Aarhus University Seal

Ditte Alexandra Winther-Lindqvist

Associate Professor

Projects

(1)   The personal history of grief

 

The project’s addressing the personal history of grief aiming at theorizing the personal dimension of grieving as a particular historically formed embodied way of having the world. This phenomenological approach is empirically investigated through researching the personal dimension of grieving the loss of a parent in adolescence, focusing on immediate effects (changes in ways of having one’s world) as well as long term effects of bereavement on embodied responsivity and dispositions (post doc project, see Allan Køster). The literature suggests that grieving the loss of a parent as a child has an acute and significant impact (refs) and that the loss keeps persisting as a relevant life-event with effects on the bereaved personal life-world and outlook in adult life. However, in what ways is early parental loss, present in the person’s life and with what effects in terms of outlook on life, risk and resilience? This study seeks spelling out connections between acute grief reactions with its more long term effects on quality of life, intimate relationships and vocational commitments, employing a newly suggested theoretical model of personal history as an embodied response register (Køster & Winther-Lindqvist). Theoretically we are employing existential phenomenological theorizing on the self as embodied, historical, cultural and narratively constituted, however focusing on the aspects of grieving and loss which resists narration and shows itself rather in embodied responsivity (refs.).

 

Research design: 

1a): Ass. Professor Ditte Winther-Lindqvist in collaboration with RCDC.

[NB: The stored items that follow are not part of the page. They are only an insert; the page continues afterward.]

==> config.mk <==
export PLATFORM = sky130hd
export DESIGN_NAME = route_time_window_feasibility
export DESIGN_NICKNAME = d
export VERILOG_FILES = /design/src/sv/rtwf_pkg.sv /design/src/sv/route_time_window_feasibility.sv
export SDC_FILE = /design/constraint.sdc
export NUM_CORES = 1
export LEC_CHECK = 0
export BUFFER_PORTS_ARGS = -buffer_cell sky130_fd_sc_hd__buf_2
export CORE_ASPECT_RATIO = 2
export CORE_MARGIN = 5
export CORE_UTILIZATION = 46
export CTS_CLUSTER_SIZE = 16
export DETAILED_ROUTE_END_ITERATION = 16
export GPL_TIMING_DRIVEN = 1
export PLACE_DENSITY_LB_ADDON = 0.15
export SYNTH_ARGS = -nofsm -noshare
export SYNTH_HDL_FRONTEND = slang
export SYNTH_SLANG_ARGS = --single-unit
export TNS_END_PERCENT = 10
==> constraint.sdc <==
create_clock -name i_clk -period 20.7 [get_ports i_clk]
set_input_delay 3.105 -clock i_clk [delete_from_list [all_inputs] [get_ports i_clk]]
set_output_delay 3.105 -clock i_clk [all_outputs]
set_load 0.01 [all_outputs]
==> src/sv/rtwf_pkg.sv <==
// shared constants and types for the route time window feasibility checker
package rtwf_pkg;

    localparam int TIME_W = 20;
    localparam int T_EXT  = (TIME_W >= 20) ? TIME_W + 1 : 21;
    localparam int OUT_W  = 20;
    localparam int LOAD_W = 20;
    localparam int DIST_W = 28;
    localparam int CAP_W  = 16;
    localparam int RUN_W  = 20;
    localparam int CFG_IDX_W  = 1;
    localparam int CFG_DATA_W = 20;

    localparam logic [T_EXT-1:0]  TIME_MAX_X = T_EXT'((65'd1 << TIME_W) - 65'd1);
    localparam logic [LOAD_W-1:0] LOAD_MAX   = '1;
    localparam logic [DIST_W-1:0] DIST_MAX   = '1;

    localparam logic [CFG_IDX_W-1:0] CFG_CAPACITY = 1'b0;
    localparam logic [CFG_IDX_W-1:0] CFG_MAX_RUN  = 1'b1;

    typedef enum logic [1:0] {
        FAIL_NONE = 2'd0,
        FAIL_LATE = 2'd1,
        FAIL_LOAD = 2'd2,
        FAIL_RUN  = 2'd3
    } t_fail_cause;

endpackage

==> src/sv/route_time_window_feasibility.sv <==
// route time window feasibility checker, one station request per cycle while not stalled
//
//  channel  | direction | handshake                    | payload
//  ---------+-----------+------------------------------+------------------------------
//  station  | in        | i_in_valid / o_in_stall      | travel, distance, window, load
//  result   | out       | o_out_valid / i_out_stall    | arrival, status, totals
//  config   | in        | i_cfg_valid / o_cfg_ready    | i_cfg_index, i_cfg_data
//
//  the result register is loaded at the edge the request is taken and the route state
//  updates at the same edge, so requests may follow every cycle while o_in_stall is low
//  o_in_stall is high only while a result is held and the output is stalled
//  synchronous active-low reset clears the route state; limits reset to their maximum
//  config writes are always ready
module route_time_window_feasibility
    import rtwf_pkg::*;
(
    input  logic                  i_clk,
    input  logic                  i_rst_n,

    input  logic                  i_in_valid,
    output logic                  o_in_stall,
    input  logic [11:0]           i_travel_minutes,
    input  logic [15:0]           i_distance_q8,
    input  logic [15:0]           i_earliest_minutes,
    input  logic [15:0]           i_latest_minutes,
    input  logic [11:0]           i_demand,
    input  logic [11:0]           i_service_minutes,
    input  logic                  i_depot_stop,
    input  logic                  i_last_in_route,

    output logic                  o_out_valid,
    input  logic                  i_out_stall,
    output logic [OUT_W-1:0]      o_arrival_minutes,
    output logic                  o_arrival_valid,
    output logic [1:0]            o_fail_cause,
    output logic                  o_route_done,
    output logic                  o_feasible,
    output logic [OUT_W-1:0]      o_travel_sum_minutes,
    output logic [OUT_W-1:0]      o_service_sum_minutes,
    output logic [OUT_W-1:0]      o_run_sum_minutes,
    output logic [OUT_W-1:0]      o_load_sum,
    output logic [DIST_W-1:0]     o_total_distance_q8,

    input  logic                  i_cfg_valid,
    output logic                  o_cfg_ready,
    input  logic [CFG_IDX_W-1:0]  i_cfg_index,
    input  logic [CFG_DATA_W-1:0] i_cfg_data
);

    // configuration
    logic [CAP_W-1:0]  r_capacity;
    logic [RUN_W-1:0]  r_max_run;

    // route state
    logic [TIME_W-1:0] r_clock,       n_clock;
    logic [LOAD_W-1:0] r_load_sum,    n_load_sum;
    logic [TIME_W-1:0] r_travel_sum,  n_travel_sum;
    logic [TIME_W-1:0] r_service_sum, n_service_sum;
    logic [DIST_W-1:0] r_dist_sum,    n_dist_sum;
    logic              r_at_start,    n_at_start;
    logic              r_failed,      n_failed;
    t_fail_cause       r_code,        n_code;

    // result register
    logic              r_out_valid,   n_out_valid;
    logic [OUT_W-1:0]  r_out_arrival, n_out_arrival;
    logic              r_out_avalid,  n_out_avalid;
    t_fail_cause       r_out_cause,   n_out_cause;
    logic              r_out_done,    n_out_done;
    logic              r_out_feas,    n_out_feas;
    logic [OUT_W-1:0]  r_out_travel,  n_out_travel;
    logic [OUT_W-1:0]  r_out_service, n_out_service;
    logic [OUT_W-1:0]  r_out_runtime, n_out_runtime;
    logic [OUT_W-1:0]  r_out_load,    n_out_load;
    logic [DIST_W-1:0] r_out_dist,    n_out_dist;

    logic              accept;
    logic [T_EXT-1:0]  t_travel, t_arr, arrival_x, trav_x, svc_x, clk_x, run_x;
    logic [LOAD_W:0]   ld_raw;
    logic [LOAD_W-1:0] ld_sat, ld;
    logic [DIST_W:0]   dist_raw;
    logic [TIME_W-1:0] travel_upd, service_upd, clock_upd, runtime;
    logic [DIST_W-1:0] dist_upd;
    logic              late, overload, passed, run_over;
    logic              fail_f;
    t_fail_cause       code_f;

    assign o_in_stall  = r_out_valid && i_out_stall;
    assign accept      = i_in_valid && !o_in_stall;
    assign o_cfg_ready = 1'b1;

    always_comb begin
        // arrival and window checks
        t_travel  = r_at_start ? T_EXT'(r_clock)
                               : T_EXT'(r_clock) + T_EXT'(i_travel_minutes);
        t_arr     = (t_travel < T_EXT'(i_earliest_minutes)) ? T_EXT'(i_earliest_minutes)
                                                            : t_travel;
        arrival_x = (t_arr > TIME_MAX_X) ? TIME_MAX_X : t_arr;
        late      = t_arr > T_EXT'(i_latest_minutes);

        // running travel and distance
        trav_x     = T_EXT'(r_travel_sum) + T_EXT'(i_travel_minutes);
        travel_upd = r_at_start ? r_travel_sum
                   : ((trav_x > TIME_MAX_X) ? TIME_W'(TIME_MAX_X) : TIME_W'(trav_x));
        dist_raw   = {1'b0, r_dist_sum} + (DIST_W + 1)'(i_distance_q8);
        dist_upd   = r_at_start ? r_dist_sum
                   : (dist_raw[DIST_W] ? DIST_MAX : dist_raw[DIST_W-1:0]);

        // load
        ld_raw   = {1'b0, r_load_sum} + (LOAD_W + 1)'(i_demand);
        ld_sat   = ld_raw[LOAD_W] ? LOAD_MAX : ld_raw[LOAD_W-1:0];
        ld       = i_depot_stop ? r_load_sum : ld_sat;
        overload = !i_depot_stop && (ld > LOAD_W'(r_capacity));

        // service and clock
        svc_x       = T_EXT'(r_service_sum) + T_EXT'(i_service_minutes);
        service_upd = (svc_x > TIME_MAX_X) ? TIME_W'(TIME_MAX_X) : TIME_W'(svc_x);
        clk_x       = arrival_x + T_EXT'(i_service_minutes);
        clock_upd   = (clk_x > TIME_MAX_X) ? TIME_W'(TIME_MAX_X) : TIME_W'(clk_x);

        passed = !r_failed && !late && !overload;

        // run limit on the last station
        run_x    = T_EXT'(travel_upd) + T_EXT'(service_upd);
        runtime  = (run_x > TIME_MAX_X) ? TIME_W'(TIME_MAX_X) : TIME_W'(run_x);
        run_over = T_EXT'(runtime) > T_EXT'(r_max_run);

        n_clock       = r_clock;
        n_load_sum    = r_load_sum;
        n_travel_sum  = r_travel_sum;
        n_service_sum = r_service_sum;
        n_dist_sum    = r_dist_sum;
        n_at_start    = r_at_start;
        fail_f        = r_failed;
        code_f        = r_code;

        if (!r_failed) begin
            n_travel_sum = travel_upd;
            n_dist_sum   = dist_upd;
            n_at_start   = 1'b0;
            if (late) begin
                fail_f = 1'b1;
                code_f = FAIL_LATE;
            end else begin
                n_load_sum = ld;
                if (overload) begin
                    fail_f = 1'b1;
                    code_f = FAIL_LOAD;
                end else begin
                    n_service_sum = service_upd;
                    n_clock       = clock_upd;
                end
            end
        end
        if (i_last_in_route && passed && run_over) begin
            fail_f = 1'b1;
            code_f = FAIL_RUN;
        end

        n_failed = fail_f;
        n_code   = code_f;

        // result
        n_out_arrival = r_failed ? '0 : OUT_W'(arrival_x);
        n_out_avalid  = !r_failed;
        n_out_cause   = code_f;
        n_out_done    = i_last_in_route;
        n_out_feas    = i_last_in_route && !fail_f;
        n_out_travel  = OUT_W'(n_travel_sum);
        n_out_service = OUT_W'(n_service_sum);
        n_out_runtime = (i_last_in_route && passed) ? OUT_W'(runtime) : '0;
        n_out_load    = (i_last_in_route && passed) ? OUT_W'(ld) : '0;
        n_out_dist    = n_dist_sum;

        // last station closes the route
        if (i_last_in_route) begin
            n_clock       = '0;
            n_load_sum    = '0;
            n_travel_sum  = '0;
            n_service_sum = '0;
            n_dist_sum    = '0;
            n_at_start    = 1'b1;
            n_failed      = 1'b0;
            n_code        = FAIL_NONE;
        end

        n_out_valid = accept ? 1'b1 : (r_out_valid && i_out_stall);
    end

    always_ff @(posedge i_clk) begin
        if (!i_rst_n) begin
            r_capacity    <= '1;
            r_max_run     <= '1;
            r_clock       <= '0;
            r_load_sum    <= '0;
            r_travel_sum  <= '0;
            r_service_sum <= '0;
            r_dist_sum    <= '0;
            r_at_start    <= 1'b1;
            r_failed      <= 1'b0;
            r_code        <= FAIL_NONE;
            r_out_valid   <= 1'b0;
        end else begin
            if (i_cfg_valid && o_cfg_ready) begin
                case (i_cfg_index)
                    CFG_CAPACITY: r_capacity <= i_cfg_data[CAP_W-1:0];
                    CFG_MAX_RUN:  r_max_run  <= i_cfg_data[RUN_W-1:0];
                    default: ;
                endcase
            end
            if (accept) begin
                r_clock       <= n_clock;
                r_load_sum    <= n_load_sum;
                r_travel_sum  <= n_travel_sum;
                r_service_sum <= n_service_sum;
                r_dist_sum    <= n_dist_sum;
                r_at_start    <= n_at_start;
                r_failed      <= n_failed;
                r_code        <= n_code;
            end
            r_out_valid <= n_out_valid;
        end
    end

    // result payload, no reset
    always_ff @(posedge i_clk) begin
        if (accept) begin
            r_out_arrival <= n_out_arrival;
            r_out_avalid  <= n_out_avalid;
            r_out_cause   <= n_out_cause;
            r_out_done    <= n_out_done;
            r_out_feas    <= n_out_feas;
            r_out_travel  <= n_out_travel;
            r_out_service <= n_out_service;
            r_out_runtime <= n_out_runtime;
            r_out_load    <= n_out_load;
            r_out_dist    <= n_out_dist;
        end
    end

    assign o_out_valid           = r_out_valid;
    assign o_arrival_minutes     = r_out_arrival;
    assign o_arrival_valid       = r_out_avalid;
    assign o_fail_cause          = r_out_cause;
    assign o_route_done          = r_out_done;
    assign o_feasible            = r_out_feas;
    assign o_travel_sum_minutes  = r_out_travel;
    assign o_service_sum_minutes = r_out_service;
    assign o_run_sum_minutes     = r_out_runtime;
    assign o_load_sum            = r_out_load;
    assign o_total_distance_q8   = r_out_dist;

endmodule
Yosys cells after proc, flatten, opt, wreduce, memory -nomap -nowiden
Cells that the tools add are included.

operators by class
  bitwise operators = 1
  div/mod/pow operators = 0
  magnitude comparators = 9
  eq/ne operators = 3
  shifts and indexed selects = 0
  multipliers = 0
  reduce and logical (&&, ||, !) cells = 19
  $add $sub $neg = 7
  multiplexer cells = 40

operator list
  cell                    count
  $mux W20                20
  $mux W28                4
  $gt A21 B20 Y1 const B  5
  $add A20 B12 Y21        4
  $mux W21                3
  $add A28 B16 Y29        1
  $add A20 B20 Y21        1
  $add A21 B12 Y21        1
  $gt A21 B16 Y1          1
  $lt A21 B16 Y1          1
  $gt A20 B16 Y1          1
  $gt A20 B20 Y1          1
  $mux W2                 5
  $logic_and A1 B1 Y1     8
  $mux W1                 8
  $logic_not A1 Y1        6
  $ne A2 B2 Y1 const B    3
  $reduce_and A2 Y1       3
  $reduce_and A4 Y1       1
  $reduce_and A3 Y1       1
  $not A1 Y1              1

word-level totals
  memory bits (read-only) = 0
  memories kept = 0
  bits in writable memories = 0
  bits in latches = 0
  output and inout bits = 136
  register bits = 282
  input bits = 112

Longest topological paths before layout
  word-level depth = 13
  depth in mapped cells = 38
  gate-level depth less buffers = 36

Worst setup path before layout
OpenSTA, ideal clock, no wires.

  path kind = input port to flip-flop
  start = input port i_travel_minutes[0]
  end = register r_out_cause[1] (netlist: o_fail_cause[1]) (data pin)
  data required time = 20.432 ns
  cell stages on the path = 38
  buffers on the path = 2
  setup time = 0.268 ns
  data arrival time = 9.689 ns
  slack = 10.744 ns
  cells stage by stage = ha_1 inv_1 fa_1 nor2b_1 o21ai_0 a21boi_0 o21ai_0 a21boi_0 o211ai_1 a21boi_1 o211a_1 clkbuf_1 nor3_1 a21oi_1 ha_1 inv_1 fa_1 nor2b_1 (+2 left out) o31ai_1 o311a_1 a21oi_1 nand3_1 and2_0 clkbuf_1 nand2_1 ha_1 a21o_1 a21o_1 a21o_1 a21o_1 a21o_1 a21o_1 a21oi_1 o221ai_1 o21ai_0 o22ai_1

between the ends
  elaborated cells on any way between the ends = 21
  those cells by class = add/sub: 3; order compare: 5; mux: 8; reduce/logical: 5

RTL lines
  item                   line                                  text
  start, declared        route_time_window_feasibility.sv:22   input logic [11:0] i_travel_minutes,
  $add A20 B12 Y21 *     route_time_window_feasibility.sv:102  trav_x = T_EXT'(r_travel_sum) + T_EXT'(i_travel_minutes);
  $gt A21 B20 Y1         route_time_window_feasibility.sv:104  : ((trav_x > TIME_MAX_X) ? TIME_W'(TIME_MAX_X) : TIME_W'(trav_x));
  $mux W20 *             route_time_window_feasibility.sv:104
  $mux W20 *             route_time_window_feasibility.sv:103  travel_upd = r_at_start ? r_travel_sum
  $add A20 B20 Y21 *     route_time_window_feasibility.sv:124  run_x = T_EXT'(travel_upd) + T_EXT'(service_upd);
  $gt A21 B20 Y1         route_time_window_feasibility.sv:125  runtime = (run_x > TIME_MAX_X) ? TIME_W'(TIME_MAX_X) : TIME_W'(run_x);
  $mux W20 *             route_time_window_feasibility.sv:125
  net runtime[5]         route_time_window_feasibility.sv:82   logic [TIME_W-1:0] travel_upd, service_upd, clock_upd, runtime;
  $gt A20 B20 Y1 *       route_time_window_feasibility.sv:126  run_over = T_EXT'(runtime) > T_EXT'(r_max_run);
  $logic_and A1 B1 Y1 *  route_time_window_feasibility.sv:155  if (i_last_in_route && passed && run_over) begin
  $mux W2 *              route_time_window_feasibility.sv:155
  net code_f[1]          route_time_window_feasibility.sv:86   t_fail_cause code_f;
  end signal, assigned   route_time_window_feasibility.sv:230  r_out_cause <= n_out_cause;
  end, declared          route_time_window_feasibility.sv:68   t_fail_cause r_out_cause, n_out_cause;

Mark *: on every way through the listed nets, which the timed path passes. The rest lies on a longest branch.
A chain may end at the register's enable or synchronous reset.

Worst setup path after layout
  start = input port i_travel_minutes[0]
  end = register r_out_cause[0] (netlist: o_fail_cause[0]) (data pin)

Same word-level chain as after synthesis.

==> flow_metrics.py <==
metrics = {
    "grt": {
        "track_usage": 0.270,
        "grt_max_degree": 83,
        "grt_overflow": 0,
        "grt_pass1_vias": 16700,
        "antenna_found_initial": 0,
        "grt_pass1_wl_um": 94800,
    },
    "clock_network": {
        "cts_buffers": 28,
        "cts.hold.buffers_added": 0,
        "cts_buffer_depth": 3,
        "cts_root_buf": "clkbuf_16",
        "ctsHtreeMaxLevel": 1,
        "cts_setup_buffers": 0,
        "insertion_delay_ns": 0.57,
        "clock-sinks": 282,
        "clkTransAtPathRegs_ns": 0.07,
        "cts_tree": "yes",
        "cts_resized": 0,
    },
    "timing": {
        "tightestPinTransition_ns": 1.20,
        "relSlewSlack": 0.199,
        "min_period_ns": 11.19,
        "hold_viol_final": 0,
        "setup_viol": 0,
        "timing.final.crit_share": 0.541,
        "slew_viol_final": 0,
        "setup_tns_ns": 0,
        "fmax_mhz": 89.4,
        "rsz0062_at_grt": "no",
        "fin_skew_ns": 0.0142,
    },
    "cells_and_area": {
        "syn2layout_area_growth_pct": 14.0,
        "drive_above_1_share": 0.160,
        "fin_nets": 2578,
        "diodes": 0,
    },
    "routing": {
        "via_per_inst": 5.81,
        "wire_per_inst_um": 22.4,
        "first_pass_iters": 5,
        "dr.first_iter.drc_count": 957,
        "drtAntennaViolNets": 0,
        "drc": 0,
        "dr_total_vias": 16600,
        "wl_um": 63800,
    },
    "placement": {
        "io_buffers": 246,
        "gp_congestion": 0.990,
        "hpwl_um": 49800,
    },
    "power_and_ir_drop": {
        "ir_drop_mv": 0.0760,
        "clock_power_share": 0.345,
        "finalPower_uw": 1550,
        "internal_power_uw": 1060,
        "switching_power_uw": 489,
        "power_frac_comb": 0.241,
        "p_leak_uw": 0.00981,
        "seqPwrFrac": 0.414,
        "cellPowerDensity_nw_per_um2": 73.1,
        "sw_frac_of_total": 0.315,
    },
    "yosys": {
        "synth_edf_count": 133,
        "synth_nets": 2379,
        "ys_async_sr_fraction": 0,
        "netlist_area_um2": 18600,
        "synthCells": 2097,
        "synthTopCellsByCount": "223 x nand2_1, 163 x ha_1, 154 x a21oi_1",
        "ys_types": 92,
        "synthFlopType": "dfxtp_1",
        "yosysMostFrequentCell": "nand2_1",
        "ys_seq_area_frac": 0.375,
        "synth_top_area_cell": "edfxtp_1",
        "ys_warn_count": 0,
        "yosys-top-cells-area": "edfxtp_1 21%, dfxtp_1 16%, ha_1 11%",
        "ys_seq_elements": 282,
        "syn_avg_cell_area_um2": 8.88,
        "synth_top_area_frac": 0.215,
    },
    "die": {
        "dieHeight_um": 295,
        "dieArea_um2": 44800,
        "core_um2": 40200,
        "core.rowCount": 104,
        "die_w_um": 152,
        "ios": 248,
        "initial_core_util": 0.463,
    },
    "worst_setup_path": {
        "slowest_delay_ns": 0.66,
        "arrival_ns": 11.47,
        "cp_slowest_cell": "o211a_1",
        "r2r-start": "r_travel_sum[0]",
        "critPathMaxFanout": 23,
        "end_kind": "flop",
        "critPathKind": "input pin to flop",
        "cp.required_ns": 20.98,
        "cp-start-kind": "input pin",
        "crit_top_cell": "a21o_1",
        "critical_path.startpoint": "i_travel_minutes[0]",
    },
    "status": {
        "status": "complete, no violations",
    },
    "worst_hold_path": {
        "worstHoldStart": "r_load_sum[0]",
        "hp-class": "flop to flop",
    },
    "run": {
        "drv_cap": 0,
    },
}
kinds of logic after synthesis:
| group | share of synthesized area |
|---|---|
| AOI/OAI and AO/OA | 0.221 |
| xor gates and xnor gates | 0.0442 |
| adders and majority gates | 0.117 |
| buffers and inverters | 0.0513 |
| DFF | 0.375 |
| muxes | 0.0257 |
| other | 0.000201 |
| and+or+nand+nor | 0.166 |
power by group through the flow:
| stage | clock, uW | sequential [uW] | combinational (uW) |
|---|---|---|---|
| after CTS | 545 | 642 | 375 |
| after global routing | 565 | 645 | 407 |
| after detailed placement | 0 | 654 | 373 |
| after floorplan | 0 | 661 | 226 |
| after global placement | 0 | 654 | 367 |
| final | 536 | 642 | 374 |
critical path: cells and delay by family:
family,cells,cell delay [ns]
and+or+nand+nor,6,0.77
buffers and inverters,4,0.43
AOI/OAI and AO/OA,23,5.71
adders and majority gates,5,1.42
state kept, by name (all words and copies together), names as in the netlist, 2 cells and up:
| register | flops |
|---|---|
| o_travel_sum_minutes | 20 |
| r_code | 2 |
| o_run_sum_minutes | 20 |
| r_service_sum | 20 |
| r_load_sum | 20 |
| r_travel_sum | 20 |
| o_total_distance_q8 | 28 |
| o_load_sum | 20 |
| r_clock | 20 |
| o_fail_cause | 2 |
| r_capacity | 16 |
| r_max_run | 20 |
| o_arrival_minutes | 20 |
| r_dist_sum | 28 |
| o_service_sum_minutes | 20 |
cell type report:
class / count / area (um^2)
timing repair buffer: 262 / 1350
inverter: 153 / 579
clock inverter: 14 / 143
fill: 3867 / 19000
multi-input combinational: 1569 / 10700
tap: 530 / 663
clock buffer: 38 / 790
sequential: 282 / 6980
layer usage:
layer | wire length [um] | vias up | track usage
met3 | 3160 | 167 | 0.0398
met1 | 21300 | 7865 | 0.255
met4 | 5120 | 0 | 0.184
met5 | 0 | - | 0
li1 | - | 7977 | -
met2 | 34200 | 545 | 0.529
per-stage QoR:
step	std cells	worst slack, ns	cell area, um^2	hold WS, ns	util
3_5_place_dp	2796	8.96	20300	0.468	0.504
6_report	2848	9.51	21200	0.481	0.528
3_3_place_gp	2796	8.90	20300	0.461	0.504
4_1_cts	2848	9.54	21200	0.485	0.528
5_1_grt	2848	8.82	21200	0.504	0.528
2_1_floorplan	2097	10.74	18600	0.435	-
final timing paths:
check | to | slack (ns) | cells past startpoint
min | r_load_sum[0] | 0.48 | 2
max | o_fail_cause[0] | 9.51 | 38
min reg2reg | r_load_sum[0] | 0.48 | 2
max reg2reg | o_fail_cause[0] | 11.57 | 37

The acute existential phenomenology of parental loss and bereavement in adolescents

Semistructured interviews with 20 adolescents mourning the loss of a parent (between 3-6 months after the loss). Interviewees are recruited through RCDR, facebook adds and word of mouth. Interviews focus on immediate emotional reactions, mood changes, meaning-making efforts, changes in existential outlook, and concerns related to social participation and personal relationships and occupational commitments (school/education).

 

1b: post doc. Phd. Allan Køster in collaboration with RCDC.

Grief as embodied experience reverberating through the life-span: Long-term consequences of loss.

Semistructured interviews with 30 adults between 30-45 years of age, recruited through RCDC corps of volunteers and former clients as well as facebook adds. Reflections on the effects of the loss on the personal life-world, especially focusing on embodiment, understood as the way in which the loss
sediments to become particular embodied dispositions for having a world.

 

Teenager with a somatically ill parent? A study of a critical transition

 Due to medical achievement and more succesfull treatment of lethal diseases, more and more young people live with terminally ill parents during many years. These young people experience anxiety and sorrow in ways significantly different from the processes young people with a dead parent experience. The situation can be conceptualised as a critical transition where the young person risk stagnation in important areas of everyday life with peers, hobbies, activities and educational settings. Classical theories of loss and sorrow provide understandings and conseptualisations regarding actual loss and coping with the death of a parent, but is silent about the process of awaiting loss. It is necessary to develop theoretical understandings of the critical period awaiting the loss. The proposed research project is developed in close association with the organisation Young and sorrow (unge & sorg), and the design combines qualitative research interviews with quantitative symptoms-testing; testing the hypothesis: Is it worse to live with the threat of loss than living with actual loss? A comparison between young people who lost a parent with those who have a terminally ill parent is made. The design optimizes the possibility for answering both the qualitative question: What does a youth life with a dying parent entail for the young persons everyday life, and possibilities for maintaining attending school, be with friends, peers and boy/girlfriends? And at the same time we obtain a quantitative overview of symptoms compared between persons who are in teh process of loss and those who suffer actual loss. The purpose of the study is to get more knowledge aroung this group of young people and improve our intervention and information-work around this particular topic, alongside these practical goals formulating a theory of critical transitions will fill a gap in the field of developmental psychological theory.